What about a tax on the sale of personal information, including the use of personal information for ad placement? To be clear, I’m not talking about a tax on collecting information or on using the information collected. I’m talking a tax on two-types of commercial transactions; selling information about individuals to third parties, or indirectly selling information to third parties via targeted advertising. It would be sort of a carbon tax for privacy pollution. We could even give “credits” for companies that reduce the amount of personal information that they collect (although I’m not sure we want to allow firms to trade them).
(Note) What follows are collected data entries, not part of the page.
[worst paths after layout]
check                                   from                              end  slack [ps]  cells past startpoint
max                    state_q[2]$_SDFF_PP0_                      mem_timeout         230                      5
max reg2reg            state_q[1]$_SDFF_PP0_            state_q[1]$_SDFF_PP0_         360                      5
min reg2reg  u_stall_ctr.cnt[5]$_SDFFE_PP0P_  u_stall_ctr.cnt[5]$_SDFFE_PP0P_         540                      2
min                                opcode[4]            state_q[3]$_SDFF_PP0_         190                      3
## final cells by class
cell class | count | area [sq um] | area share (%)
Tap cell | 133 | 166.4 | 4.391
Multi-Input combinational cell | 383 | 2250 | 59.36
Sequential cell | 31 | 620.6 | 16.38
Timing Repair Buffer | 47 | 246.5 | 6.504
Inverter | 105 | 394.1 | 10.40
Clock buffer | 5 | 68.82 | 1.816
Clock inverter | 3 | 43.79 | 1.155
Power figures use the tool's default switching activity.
--- src/rtl/mix_muldiv.sv ---
// mix_muldiv: multi-cycle sign-magnitude MUL/DIV unit for the MIX core.
//   MUL (op=0): {out_a,out_x} = a * v, both halves carry sign(a)^sign(v).
//   DIV (op=1): {|a|,x[W-1:0]} / |v| -> out_a = quotient (sign sa^sv),
//               out_x = remainder (sign sa). |a| >= |v| flags overflow and
//               returns a and x unchanged with no iteration cycles.
// Ports:
//   clk, reset_n     clock, asynchronous active-low reset
//   start, op        one-cycle request (sampled in IDLE only), 0=MUL 1=DIV
//   a, x, v          W+1-bit operands, bit W is the sign
//   busy, stop       ITER/DONE indicator, one-cycle completion pulse
//   out_a, out_x     results, held until the next accepted start
//   overflow         DIV overflow flag
// Build option: define MIX_MULDIV_RADIX4_EN to retire two steps per cycle.
module mix_muldiv #(
  parameter int unsigned BYTE_BITS = 6,
  parameter int unsigned BYTES     = 5
) (
  input  logic                          clk,
  input  logic                          reset_n,
  input  logic                          start,
  input  logic                          op,
  input  logic [BYTES*BYTE_BITS:0]      a,
  input  logic [BYTES*BYTE_BITS:0]      x,
  input  logic [BYTES*BYTE_BITS:0]      v,
  output logic                          busy,
  output logic                          stop,
  output logic [BYTES*BYTE_BITS:0]      out_a,
  output logic [BYTES*BYTE_BITS:0]      out_x,
  output logic                          overflow
);

  localparam int unsigned W  = BYTES * BYTE_BITS;
`ifdef MIX_MULDIV_RADIX4_EN
  localparam int unsigned K  = W / 2;
`else
  localparam int unsigned K  = W;
`endif
  localparam int unsigned CW = $clog2(K + 1);

  typedef enum logic [1:0] {S_IDLE, S_ITER, S_DONE} state_t;

  state_t           state_q, state_d;
  logic [CW-1:0]    cnt_q, cnt_d;
  logic [2*W-1:0]   acc_q, acc_d;
  logic [W-1:0]     vmag_q, vmag_d;
  logic             op_q, op_d;
  logic             sa_q, sa_d;
  logic             sres_q, sres_d;
  logic [W:0]       out_a_q, out_a_d;
  logic [W:0]       out_x_q, out_x_d;
  logic             ovf_q, ovf_d;

  logic [W-1:0]     amag;
  logic [W-1:0]     vmag_in;
  logic [2*W-1:0]   acc_step;

  // One radix-2 step. MUL: acc = {partial product high, multiplier}, shifted
  // right after the conditional add. DIV: acc = {remainder, dividend low /
  // quotient}, shifted left with the quotient bit entering at the bottom.
  function automatic logic [2*W-1:0] step_f(input logic [2*W-1:0] acc,
                                            input logic           is_div,
                                            input logic [W-1:0]   vm);
    logic [W:0] sum;
    logic [W:0] tmp;
    logic [W:0] diff;
    logic       qbit;
    sum  = '0;
    tmp  = '0;
    diff = '0;
    qbit = 1'b0;
    if (is_div) begin
      tmp  = {acc[2*W-1:W], acc[W-1]};
      diff = tmp - {1'b0, vm};
      if (tmp >= {1'b0, vm}) begin
        qbit = 1'b1;
      end else begin
        diff = tmp;
      end
      // Remainder stays below |v| so it always fits in W bits.
      step_f = {diff[W-1:0], acc[W-2:0], qbit};
    end else begin
      sum    = {1'b0, acc[2*W-1:W]} + (acc[0] ? {1'b0, vm} : (W+1)'(0));
      step_f = {sum, acc[W-1:1]};
    end
  endfunction

  assign amag    = a[W-1:0];
  assign vmag_in = v[W-1:0];

`ifdef MIX_MULDIV_RADIX4_EN
  assign acc_step = step_f(step_f(acc_q, op_q, vmag_q), op_q, vmag_q);
`else
  assign acc_step = step_f(acc_q, op_q, vmag_q);
`endif

  // State register.
  always_ff @(posedge clk or negedge reset_n) begin
    if (!reset_n) begin
      state_q <= S_IDLE;
      cnt_q   <= '0;
      acc_q   <= '0;
      vmag_q  <= '0;
      op_q    <= 1'b0;
      sa_q    <= 1'b0;
      sres_q  <= 1'b0;
      out_a_q <= '0;
      out_x_q <= '0;
      ovf_q   <= 1'b0;
    end else begin
      state_q <= state_d;
      cnt_q   <= cnt_d;
      acc_q   <= acc_d;
      vmag_q  <= vmag_d;
      op_q    <= op_d;
      sa_q    <= sa_d;
      sres_q  <= sres_d;
      out_a_q <= out_a_d;
      out_x_q <= out_x_d;
      ovf_q   <= ovf_d;
    end
  end

  // Next-state and result logic.
  always_comb begin
    state_d = state_q;
    cnt_d   = cnt_q;
    acc_d   = acc_q;
    vmag_d  = vmag_q;
    op_d    = op_q;
    sa_d    = sa_q;
    sres_d  = sres_q;
    out_a_d = out_a_q;
    out_x_d = out_x_q;
    ovf_d   = ovf_q;
    unique case (state_q)
      S_IDLE: begin
        if (start) begin
          op_d   = op;
          sa_d   = a[W];
          sres_d = a[W] ^ v[W];
          vmag_d = vmag_in;
          if (op && (amag >= vmag_in)) begin
            // Quotient would not fit (includes divide by +/-0).
            out_a_d = a;
            out_x_d = x;
            ovf_d   = 1'b1;
            state_d = S_DONE;
          end else begin
            acc_d   = op ? {amag, x[W-1:0]} : {W'(0), amag};
            cnt_d   = CW'(K);
            ovf_d   = 1'b0;
            state_d = S_ITER;
          end
        end
      end
      S_ITER: begin
        acc_d = acc_step;
        cnt_d = cnt_q - CW'(1);
        if (cnt_q == CW'(1)) begin
          out_a_d = {sres_q, acc_step[2*W-1:W]};
          out_x_d = {op_q ? sa_q : sres_q, acc_step[W-1:0]};
          if (op_q) begin
            // Division: quotient in the low half, remainder in the high half.
            out_a_d = {sres_q, acc_step[W-1:0]};
            out_x_d = {sa_q, acc_step[2*W-1:W]};
          end
          state_d = S_DONE;
        end
      end
      S_DONE: begin
        state_d = S_IDLE;
      end
      default: begin
        state_d = S_IDLE;
      end
    endcase
  end

  assign busy     = (state_q != S_IDLE);
  assign stop     = (state_q == S_DONE);
  assign out_a    = out_a_q;
  assign out_x    = out_x_q;
  assign overflow = ovf_q;

endmodule
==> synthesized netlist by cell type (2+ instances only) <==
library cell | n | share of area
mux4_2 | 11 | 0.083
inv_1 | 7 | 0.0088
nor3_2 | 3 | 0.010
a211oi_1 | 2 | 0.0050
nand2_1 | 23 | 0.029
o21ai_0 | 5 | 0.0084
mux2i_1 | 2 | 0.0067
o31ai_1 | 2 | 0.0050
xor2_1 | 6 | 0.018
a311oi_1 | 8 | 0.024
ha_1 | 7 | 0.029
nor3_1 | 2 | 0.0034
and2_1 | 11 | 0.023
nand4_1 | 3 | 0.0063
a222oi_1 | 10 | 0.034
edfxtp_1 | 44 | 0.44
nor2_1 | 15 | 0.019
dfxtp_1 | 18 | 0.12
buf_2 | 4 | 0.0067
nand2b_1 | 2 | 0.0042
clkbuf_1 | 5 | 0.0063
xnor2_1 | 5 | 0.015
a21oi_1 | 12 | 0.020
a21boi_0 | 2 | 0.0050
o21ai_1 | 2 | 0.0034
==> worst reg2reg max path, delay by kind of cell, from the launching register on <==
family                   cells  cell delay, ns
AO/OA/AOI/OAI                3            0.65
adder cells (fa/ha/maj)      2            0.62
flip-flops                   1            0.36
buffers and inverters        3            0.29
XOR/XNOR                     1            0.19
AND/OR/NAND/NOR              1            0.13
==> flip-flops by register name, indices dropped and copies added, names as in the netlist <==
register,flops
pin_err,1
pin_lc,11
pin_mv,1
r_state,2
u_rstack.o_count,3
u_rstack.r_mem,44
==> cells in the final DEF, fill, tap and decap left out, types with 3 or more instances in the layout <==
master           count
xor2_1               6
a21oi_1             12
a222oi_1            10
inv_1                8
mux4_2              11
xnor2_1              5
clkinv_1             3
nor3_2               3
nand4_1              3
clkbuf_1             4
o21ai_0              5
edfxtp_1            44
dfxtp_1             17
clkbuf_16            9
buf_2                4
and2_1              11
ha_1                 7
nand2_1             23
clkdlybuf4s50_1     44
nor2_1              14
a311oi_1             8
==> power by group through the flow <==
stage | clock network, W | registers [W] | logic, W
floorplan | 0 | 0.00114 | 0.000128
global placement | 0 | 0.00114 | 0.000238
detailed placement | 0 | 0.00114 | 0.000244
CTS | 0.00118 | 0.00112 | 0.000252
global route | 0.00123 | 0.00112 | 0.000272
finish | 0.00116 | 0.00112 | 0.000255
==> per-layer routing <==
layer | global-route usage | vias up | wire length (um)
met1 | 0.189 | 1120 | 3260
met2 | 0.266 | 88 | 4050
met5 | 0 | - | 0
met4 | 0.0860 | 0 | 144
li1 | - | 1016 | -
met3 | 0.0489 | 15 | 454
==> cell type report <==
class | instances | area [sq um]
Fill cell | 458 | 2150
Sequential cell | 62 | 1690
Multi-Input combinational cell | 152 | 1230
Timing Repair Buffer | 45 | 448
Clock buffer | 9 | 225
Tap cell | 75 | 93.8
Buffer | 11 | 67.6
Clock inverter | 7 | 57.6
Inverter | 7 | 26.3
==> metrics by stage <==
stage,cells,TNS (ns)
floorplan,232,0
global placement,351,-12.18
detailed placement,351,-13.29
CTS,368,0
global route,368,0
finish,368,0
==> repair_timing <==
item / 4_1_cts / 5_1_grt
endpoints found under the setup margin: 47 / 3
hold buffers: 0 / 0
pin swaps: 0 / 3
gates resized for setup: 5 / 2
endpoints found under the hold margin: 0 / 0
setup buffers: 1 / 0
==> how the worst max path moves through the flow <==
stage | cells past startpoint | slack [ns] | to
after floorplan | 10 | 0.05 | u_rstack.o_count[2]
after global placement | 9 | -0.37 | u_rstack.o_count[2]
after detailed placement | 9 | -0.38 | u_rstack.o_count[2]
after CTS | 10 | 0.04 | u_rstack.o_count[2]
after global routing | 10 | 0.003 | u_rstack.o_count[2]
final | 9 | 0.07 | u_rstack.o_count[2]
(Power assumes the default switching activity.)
==> config.mk <==
export PLATFORM = sky130hd
export DESIGN_NAME = gray_conv_arbiter
export DESIGN_NICKNAME = d
export VERILOG_FILES = /design/src/rtl/gray_conv_arbiter.sv
export SDC_FILE = /design/constraint.sdc
export NUM_CORES = 1
export LEC_CHECK = 0
export CORE_MARGIN = 10
export CORE_UTILIZATION = 31
export DETAILED_ROUTE_END_ITERATION = 7
export GPL_TIMING_DRIVEN = 0
export PLACE_DENSITY_LB_ADDON = 0.1
export SLEW_MARGIN = 20
export SYNTH_ARGS = -nofsm -noshare
export SYNTH_HDL_FRONTEND = slang
export SYNTH_SLANG_ARGS = --single-unit
==> constraint.sdc <==
create_clock -name clk -period 2.1 [get_ports clk]
set_input_delay 0.42 -clock clk [delete_from_list [all_inputs] [get_ports clk]]
set_output_delay 0.42 -clock clk [all_outputs]
set_load 0.05 [all_outputs]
We could have additional fines for data breaches the way we do for other toxic waste spills that require clean up.

 

Update: I’m apparently not the first person to think of something like this, although I’ve expanded it a bit to address privacy generally and not just targeted advertising. As Tim Karr pointed out in the comments, Free Press got here ahead of me back in February — although with a more limited proposed tax on targeted advertising. Also, Paul Roemer wrote an op ed on this in the NYT last May. I have some real problem with the Roemer piece, since he seems to think that an even more limited tax on targeted advertising is enough to address all the social problems and we should forget about either regulation or antitrust. Sorry, but just as no one serious about global climate change thinks a carbon tax alone will do the trick, no one serious about consumer protection and competition should imagine that a privacy pollution tax alone is going to force these companies to change their business models. This is a push in the right direction, not the silver bullet.

 

I elaborate below. . . .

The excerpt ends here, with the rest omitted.